▸ **Dataset entries**:

↓

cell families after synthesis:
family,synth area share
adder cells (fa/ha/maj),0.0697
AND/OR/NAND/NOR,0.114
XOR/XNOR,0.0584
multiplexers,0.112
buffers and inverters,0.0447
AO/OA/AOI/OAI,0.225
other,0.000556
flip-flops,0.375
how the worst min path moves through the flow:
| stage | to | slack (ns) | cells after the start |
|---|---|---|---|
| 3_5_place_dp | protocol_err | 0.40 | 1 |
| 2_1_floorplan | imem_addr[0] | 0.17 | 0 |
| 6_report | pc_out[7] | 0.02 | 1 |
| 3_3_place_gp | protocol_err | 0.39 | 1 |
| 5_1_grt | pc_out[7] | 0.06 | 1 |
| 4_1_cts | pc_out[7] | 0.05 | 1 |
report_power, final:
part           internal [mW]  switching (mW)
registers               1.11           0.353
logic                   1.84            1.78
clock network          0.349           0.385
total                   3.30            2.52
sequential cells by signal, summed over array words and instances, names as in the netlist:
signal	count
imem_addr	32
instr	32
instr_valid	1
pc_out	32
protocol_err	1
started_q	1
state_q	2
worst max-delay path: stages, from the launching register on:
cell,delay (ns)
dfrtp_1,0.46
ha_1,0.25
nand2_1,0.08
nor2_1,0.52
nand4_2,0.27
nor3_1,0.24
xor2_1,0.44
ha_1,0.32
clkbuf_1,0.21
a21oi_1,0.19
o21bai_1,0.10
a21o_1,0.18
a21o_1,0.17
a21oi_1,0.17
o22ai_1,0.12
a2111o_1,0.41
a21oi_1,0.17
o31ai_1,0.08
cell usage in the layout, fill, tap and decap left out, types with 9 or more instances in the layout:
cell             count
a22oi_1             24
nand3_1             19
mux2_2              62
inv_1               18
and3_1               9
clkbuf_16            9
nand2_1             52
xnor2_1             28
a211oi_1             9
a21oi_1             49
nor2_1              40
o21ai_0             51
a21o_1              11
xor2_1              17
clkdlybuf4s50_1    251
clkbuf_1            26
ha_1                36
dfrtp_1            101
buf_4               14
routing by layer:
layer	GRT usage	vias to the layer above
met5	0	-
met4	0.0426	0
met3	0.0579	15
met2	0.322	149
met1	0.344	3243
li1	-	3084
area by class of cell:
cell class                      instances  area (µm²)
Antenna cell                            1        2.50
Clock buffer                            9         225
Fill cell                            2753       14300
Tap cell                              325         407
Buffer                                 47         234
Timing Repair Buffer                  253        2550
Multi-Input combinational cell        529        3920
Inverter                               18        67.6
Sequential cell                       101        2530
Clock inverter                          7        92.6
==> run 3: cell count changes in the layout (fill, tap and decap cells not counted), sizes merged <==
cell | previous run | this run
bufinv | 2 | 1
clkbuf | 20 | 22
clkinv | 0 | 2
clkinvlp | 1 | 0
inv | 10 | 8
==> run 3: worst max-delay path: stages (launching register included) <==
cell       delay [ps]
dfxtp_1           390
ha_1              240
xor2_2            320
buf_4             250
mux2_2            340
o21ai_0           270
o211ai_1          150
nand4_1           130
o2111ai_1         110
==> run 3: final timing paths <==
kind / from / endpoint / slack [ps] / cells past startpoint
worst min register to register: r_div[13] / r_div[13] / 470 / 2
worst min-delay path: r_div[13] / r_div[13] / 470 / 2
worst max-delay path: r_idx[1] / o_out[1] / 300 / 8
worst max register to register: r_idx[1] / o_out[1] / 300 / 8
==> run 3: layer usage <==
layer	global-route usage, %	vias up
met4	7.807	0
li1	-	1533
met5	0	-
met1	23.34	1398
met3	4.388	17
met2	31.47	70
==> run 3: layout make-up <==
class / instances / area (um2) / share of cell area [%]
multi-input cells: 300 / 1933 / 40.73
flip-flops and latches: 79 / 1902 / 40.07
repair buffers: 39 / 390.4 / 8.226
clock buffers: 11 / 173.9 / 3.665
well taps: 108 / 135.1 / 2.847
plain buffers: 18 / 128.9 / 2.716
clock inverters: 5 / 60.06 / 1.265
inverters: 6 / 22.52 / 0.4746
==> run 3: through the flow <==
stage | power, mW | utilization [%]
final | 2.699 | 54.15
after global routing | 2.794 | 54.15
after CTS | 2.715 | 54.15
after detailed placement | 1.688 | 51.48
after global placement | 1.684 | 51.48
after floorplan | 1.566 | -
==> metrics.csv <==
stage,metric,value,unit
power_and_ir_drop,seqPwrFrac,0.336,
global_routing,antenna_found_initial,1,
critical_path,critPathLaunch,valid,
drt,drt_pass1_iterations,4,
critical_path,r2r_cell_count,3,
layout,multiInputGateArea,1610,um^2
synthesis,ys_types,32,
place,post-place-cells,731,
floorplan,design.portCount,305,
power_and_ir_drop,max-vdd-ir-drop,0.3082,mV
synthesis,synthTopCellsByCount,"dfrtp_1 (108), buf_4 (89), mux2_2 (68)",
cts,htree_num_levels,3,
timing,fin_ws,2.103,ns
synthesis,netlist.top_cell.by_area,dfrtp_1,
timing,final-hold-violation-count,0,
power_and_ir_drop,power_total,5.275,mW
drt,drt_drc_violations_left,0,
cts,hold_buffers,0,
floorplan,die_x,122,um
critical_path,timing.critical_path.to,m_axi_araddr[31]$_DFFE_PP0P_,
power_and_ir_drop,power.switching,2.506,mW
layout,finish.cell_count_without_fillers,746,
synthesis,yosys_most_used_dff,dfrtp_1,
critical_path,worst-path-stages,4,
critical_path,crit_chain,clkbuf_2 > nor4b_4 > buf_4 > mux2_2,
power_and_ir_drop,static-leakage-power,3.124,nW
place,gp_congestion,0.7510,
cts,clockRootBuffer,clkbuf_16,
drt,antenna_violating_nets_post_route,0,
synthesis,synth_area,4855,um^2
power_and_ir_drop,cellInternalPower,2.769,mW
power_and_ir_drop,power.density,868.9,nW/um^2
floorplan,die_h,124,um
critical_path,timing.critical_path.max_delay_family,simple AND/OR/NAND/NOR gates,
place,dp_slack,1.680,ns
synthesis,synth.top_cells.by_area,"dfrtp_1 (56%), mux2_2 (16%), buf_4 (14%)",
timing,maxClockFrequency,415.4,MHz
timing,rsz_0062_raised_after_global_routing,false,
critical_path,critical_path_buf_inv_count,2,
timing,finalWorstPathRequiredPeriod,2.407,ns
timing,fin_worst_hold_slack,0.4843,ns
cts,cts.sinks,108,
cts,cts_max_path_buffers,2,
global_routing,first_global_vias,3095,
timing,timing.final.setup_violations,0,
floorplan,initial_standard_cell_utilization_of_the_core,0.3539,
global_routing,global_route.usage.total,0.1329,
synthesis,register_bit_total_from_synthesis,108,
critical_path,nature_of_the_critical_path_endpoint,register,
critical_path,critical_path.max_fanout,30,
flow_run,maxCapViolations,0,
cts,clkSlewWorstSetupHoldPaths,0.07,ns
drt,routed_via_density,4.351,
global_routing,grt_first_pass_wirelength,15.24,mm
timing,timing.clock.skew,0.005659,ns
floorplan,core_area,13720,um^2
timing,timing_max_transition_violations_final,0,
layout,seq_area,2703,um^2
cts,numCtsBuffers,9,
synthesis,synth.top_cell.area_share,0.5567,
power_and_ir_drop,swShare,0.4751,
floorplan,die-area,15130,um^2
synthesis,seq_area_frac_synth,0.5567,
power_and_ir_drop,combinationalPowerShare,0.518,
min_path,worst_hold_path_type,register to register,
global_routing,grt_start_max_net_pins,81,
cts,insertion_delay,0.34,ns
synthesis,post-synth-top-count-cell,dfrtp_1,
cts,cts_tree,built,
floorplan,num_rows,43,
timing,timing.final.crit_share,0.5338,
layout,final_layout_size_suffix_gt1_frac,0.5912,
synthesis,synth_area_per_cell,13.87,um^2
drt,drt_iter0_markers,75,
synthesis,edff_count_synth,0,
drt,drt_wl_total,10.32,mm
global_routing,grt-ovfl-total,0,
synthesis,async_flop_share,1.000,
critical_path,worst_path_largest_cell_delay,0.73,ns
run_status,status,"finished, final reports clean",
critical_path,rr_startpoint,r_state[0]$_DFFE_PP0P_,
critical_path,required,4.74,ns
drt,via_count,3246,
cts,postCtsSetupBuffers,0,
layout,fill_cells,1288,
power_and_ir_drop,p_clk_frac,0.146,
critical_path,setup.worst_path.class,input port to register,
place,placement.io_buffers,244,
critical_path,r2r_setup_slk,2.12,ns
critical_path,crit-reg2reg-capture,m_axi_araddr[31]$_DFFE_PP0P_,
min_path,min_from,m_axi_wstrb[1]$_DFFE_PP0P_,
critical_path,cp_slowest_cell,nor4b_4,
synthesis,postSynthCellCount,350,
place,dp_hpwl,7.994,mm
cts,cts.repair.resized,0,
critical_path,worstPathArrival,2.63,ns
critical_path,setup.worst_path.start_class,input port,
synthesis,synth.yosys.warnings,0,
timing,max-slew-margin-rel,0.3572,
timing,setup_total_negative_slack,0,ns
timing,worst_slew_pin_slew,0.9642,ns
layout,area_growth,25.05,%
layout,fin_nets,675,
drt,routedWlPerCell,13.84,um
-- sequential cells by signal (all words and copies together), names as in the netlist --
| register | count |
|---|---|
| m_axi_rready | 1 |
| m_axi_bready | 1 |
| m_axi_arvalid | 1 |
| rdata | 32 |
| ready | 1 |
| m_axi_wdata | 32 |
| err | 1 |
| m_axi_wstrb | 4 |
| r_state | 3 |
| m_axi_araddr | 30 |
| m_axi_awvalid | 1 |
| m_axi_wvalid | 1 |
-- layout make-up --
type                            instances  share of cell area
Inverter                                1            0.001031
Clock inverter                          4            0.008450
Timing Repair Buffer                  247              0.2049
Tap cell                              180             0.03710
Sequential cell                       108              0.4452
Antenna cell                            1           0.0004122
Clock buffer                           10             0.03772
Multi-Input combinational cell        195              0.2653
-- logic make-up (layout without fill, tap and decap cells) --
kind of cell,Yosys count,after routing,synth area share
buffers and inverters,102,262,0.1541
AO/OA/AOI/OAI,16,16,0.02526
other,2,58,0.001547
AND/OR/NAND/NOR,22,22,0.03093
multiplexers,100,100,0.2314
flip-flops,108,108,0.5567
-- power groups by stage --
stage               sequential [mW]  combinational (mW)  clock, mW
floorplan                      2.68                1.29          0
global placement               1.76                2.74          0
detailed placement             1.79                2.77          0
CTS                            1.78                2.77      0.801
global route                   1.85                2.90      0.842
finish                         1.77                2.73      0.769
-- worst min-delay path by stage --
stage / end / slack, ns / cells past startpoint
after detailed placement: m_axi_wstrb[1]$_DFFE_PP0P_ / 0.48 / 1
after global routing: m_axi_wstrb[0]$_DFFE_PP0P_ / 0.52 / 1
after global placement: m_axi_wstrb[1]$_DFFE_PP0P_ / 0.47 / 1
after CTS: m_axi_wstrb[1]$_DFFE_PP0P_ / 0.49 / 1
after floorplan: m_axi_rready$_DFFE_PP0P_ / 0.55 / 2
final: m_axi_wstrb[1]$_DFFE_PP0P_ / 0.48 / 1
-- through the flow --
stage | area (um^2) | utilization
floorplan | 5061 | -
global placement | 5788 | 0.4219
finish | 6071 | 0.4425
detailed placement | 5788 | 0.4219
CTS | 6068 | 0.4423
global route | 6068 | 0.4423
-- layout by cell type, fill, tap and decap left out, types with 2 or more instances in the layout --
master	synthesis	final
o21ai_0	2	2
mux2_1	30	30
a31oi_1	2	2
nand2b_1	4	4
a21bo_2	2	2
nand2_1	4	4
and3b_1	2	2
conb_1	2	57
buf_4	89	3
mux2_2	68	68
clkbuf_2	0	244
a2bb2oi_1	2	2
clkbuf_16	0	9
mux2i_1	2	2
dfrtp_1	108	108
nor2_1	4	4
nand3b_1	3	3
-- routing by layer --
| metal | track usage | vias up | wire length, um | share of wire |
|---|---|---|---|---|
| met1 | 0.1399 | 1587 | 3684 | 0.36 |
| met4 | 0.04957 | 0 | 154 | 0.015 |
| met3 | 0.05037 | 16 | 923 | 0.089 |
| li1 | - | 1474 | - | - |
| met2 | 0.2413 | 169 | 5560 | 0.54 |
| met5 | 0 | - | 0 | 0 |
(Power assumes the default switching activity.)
<file path="config.mk">
export PLATFORM = sky130hd
export DESIGN_NAME = spi_cmd_handler
export DESIGN_NICKNAME = d
export VERILOG_FILES = /design/src/rtl/spi_cmd_handler.sv
export SDC_FILE = /design/constraint.sdc
export NUM_CORES = 1
export LEC_CHECK = 0
export ABC_AREA = 0
export CORE_UTILIZATION = 38
export DETAILED_ROUTE_END_ITERATION = 8
export PLACE_DENSITY_LB_ADDON = 0.05
export SETUP_SLACK_MARGIN = 0.02
export SLEW_MARGIN = 10
export SYNTH_ARGS = -nofsm -noshare
export SYNTH_HDL_FRONTEND = slang
export SYNTH_SLANG_ARGS = --single-unit
</file>
<file path="constraint.sdc">
create_clock -name clk -period 4.7 [get_ports clk]
set_input_delay 0.94 -clock clk [delete_from_list [all_inputs] [get_ports clk]]
set_output_delay 0.94 -clock clk [all_outputs]
set_load 0.02 [all_outputs]
</file>
<file path="src/rtl/spi_cmd_handler.sv">
// Command/register stage behind SPI_COMM: decodes frame headers, runs register
// writes, reads and bursts, and returns MISO data and error status to SPI_COMM.
module spi_cmd_handler #(
  parameter int unsigned ADDR_W    = 5,
  parameter int unsigned MAX_BURST = 16
) (
  input  logic              clk,
  input  logic              rst,
  input  logic              EoB,
  input  logic [7:0]        DATA_out,
  input  logic              busy,
  input  logic              err_out,
  input  logic [7:0]        STATUS,
  output logic [7:0]        DATA_in,
  output logic              err_in,
  output logic              wr_stb,
  output logic [ADDR_W-1:0] wr_addr,
  output logic [7:0]        wr_data,
  output logic [7:0]        frame_cnt
);

  localparam int unsigned Depth = 2 ** ADDR_W;
  localparam int unsigned BW    = $clog2(MAX_BURST + 1);

  localparam logic [1:0] StIdle = 2'd0;
  localparam logic [1:0] StHdr  = 2'd1;
  localparam logic [1:0] StData = 2'd2;
  localparam logic [1:0] StErr  = 2'd3;

  logic [1:0]        state_q, state_d;
  logic              busy_q;
  logic              sec_q, sec_d, rd_q, rd_d, fmt_q, fmt_d;
  logic [ADDR_W-1:0] addr_q, addr_d;
  logic [BW-1:0]     beats_q, beats_d;
  logic [7:0]        ptr_q, ptr_d;
  logic              ptr_valid_q, ptr_valid_d;
  logic [7:0]        data_in_q, data_in_d;
  logic              err_in_q, err_in_d;
  logic              wr_stb_q, wr_stb_d;
  logic [ADDR_W-1:0] wr_addr_q, wr_addr_d;
  logic [7:0]        wr_data_q, wr_data_d;
  logic [7:0]        frame_cnt_q, frame_cnt_d;
  logic [7:0]        mem_q [Depth];
  logic              we;

  logic              busy_rise, busy_fall, err_hit, go_err;
  logic [ADDR_W-1:0] base, addr_inc;
  logic [7:0]        hdr_rd, next_rd;

  assign busy_rise = busy & ~busy_q;
  assign busy_fall = ~busy & busy_q;
  assign err_hit   = err_out && (state_q != StIdle);
  assign base      = ptr_valid_q ? ptr_q[ADDR_W-1:0] : ADDR_W'(DATA_out[7:3]);
  assign addr_inc  = addr_q + ADDR_W'(1);
  // Address 0 is the read-only STATUS byte, never the register file.
  assign hdr_rd    = (base == '0) ? STATUS : mem_q[base];
  assign next_rd   = (addr_inc == '0) ? STATUS : mem_q[addr_inc];

  always_comb begin
    state_d     = state_q;
    sec_d       = sec_q;
    rd_d        = rd_q;
    fmt_d       = fmt_q;
    addr_d      = addr_q;
    beats_d     = beats_q;
    ptr_d       = ptr_q;
    ptr_valid_d = ptr_valid_q;
    data_in_d   = data_in_q;
    err_in_d    = err_in_q;
    wr_stb_d    = 1'b0;
    wr_addr_d   = wr_addr_q;
    wr_data_d   = wr_data_q;
    frame_cnt_d = frame_cnt_q;
    we          = 1'b0;
    go_err      = err_hit;

    case (state_q)
      StIdle: begin
        if (busy_rise) state_d = StHdr;
      end
      StHdr: begin
        if (EoB && !err_hit) begin
          sec_d       = DATA_out[2];
          rd_d        = DATA_out[1];
          fmt_d       = DATA_out[0];
          addr_d      = base;
          beats_d     = '0;
          ptr_valid_d = 1'b0;
          err_in_d    = 1'b0;
          state_d     = StData;
          if (DATA_out[1]) data_in_d = hdr_rd;
        end
      end
      StData: begin
        if (EoB && !err_hit) begin
          if ((!fmt_q && beats_q != '0) || (beats_q == BW'(MAX_BURST))) begin
            go_err = 1'b1;
          end else if (sec_q) begin
            ptr_d       = DATA_out;
            ptr_valid_d = 1'b1;
            beats_d     = beats_q + BW'(1);
          end else if (rd_q) begin
            data_in_d = next_rd;
            beats_d   = beats_q + BW'(1);
            if (fmt_q) addr_d = addr_inc;
          end else if (addr_q == '0) begin
            go_err = 1'b1;
          end else begin
            we        = 1'b1;
            wr_stb_d  = 1'b1;
            wr_addr_d = addr_q;
            wr_data_d = DATA_out;
            beats_d   = beats_q + BW'(1);
            if (fmt_q) addr_d = addr_inc;
          end
        end
      end
      default: ;
    endcase

    if (go_err) begin
      state_d  = StErr;
      err_in_d = 1'b1;
    end
    if (err_out && state_q == StIdle) err_in_d = 1'b1;

    // Frame end is evaluated after any same-cycle byte has been applied.
    if (busy_fall && state_q != StIdle) begin
      if (state_d == StData && beats_d != '0) begin
        frame_cnt_d = frame_cnt_q + 8'd1;
      end else if (state_d != StErr) begin
        err_in_d = 1'b1;
      end
      state_d   = StIdle;
      data_in_d = 8'h00;
    end
  end

  always_ff @(posedge clk or negedge rst) begin
    if (!rst) begin
      state_q     <= StIdle;
      busy_q      <= 1'b0;
      sec_q       <= 1'b0;
      rd_q        <= 1'b0;
      fmt_q       <= 1'b0;
      addr_q      <= '0;
      beats_q     <= '0;
      ptr_q       <= 8'h00;
      ptr_valid_q <= 1'b0;
      data_in_q   <= 8'h00;
      err_in_q    <= 1'b0;
      wr_stb_q    <= 1'b0;
      wr_addr_q   <= '0;
      wr_data_q   <= 8'h00;
      frame_cnt_q <= 8'h00;
    end else begin
      state_q     <= state_d;
      busy_q      <= busy;
      sec_q       <= sec_d;
      rd_q        <= rd_d;
      fmt_q       <= fmt_d;
      addr_q      <= addr_d;
      beats_q     <= beats_d;
      ptr_q       <= ptr_d;
      ptr_valid_q <= ptr_valid_d;
      data_in_q   <= data_in_d;
      err_in_q    <= err_in_d;
      wr_stb_q    <= wr_stb_d;
      wr_addr_q   <= wr_addr_d;
      wr_data_q   <= wr_data_d;
      frame_cnt_q <= frame_cnt_d;
    end
  end

  always_ff @(posedge clk or negedge rst) begin
    if (!rst) begin
      for (int i = 0; i < int'(Depth); i++) mem_q[i] <= 8'h00;
    end else if (we) begin
      mem_q[addr_q] <= DATA_out;
    end
  end

  assign DATA_in   = data_in_q;
  assign err_in    = err_in_q;
  assign wr_stb    = wr_stb_q;
  assign wr_addr   = wr_addr_q;
  assign wr_data   = wr_data_q;
  assign frame_cnt = frame_cnt_q;

endmodule
</file>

↑

▸ **Work item**:
Look above and return each line of the records exactly, from the very first through the line with "how the worst", both included.

▸ **Written response**:
cell families after synthesis:
family,synth area share
adder cells (fa/ha/maj),0.0697
AND/OR/NAND/NOR,0.114
XOR/XNOR,0.0584
multiplexers,0.112
buffers and inverters,0.0447
AO/OA/AOI/OAI,0.225
other,0.000556
flip-flops,0.375
how the worst min path moves through the flow:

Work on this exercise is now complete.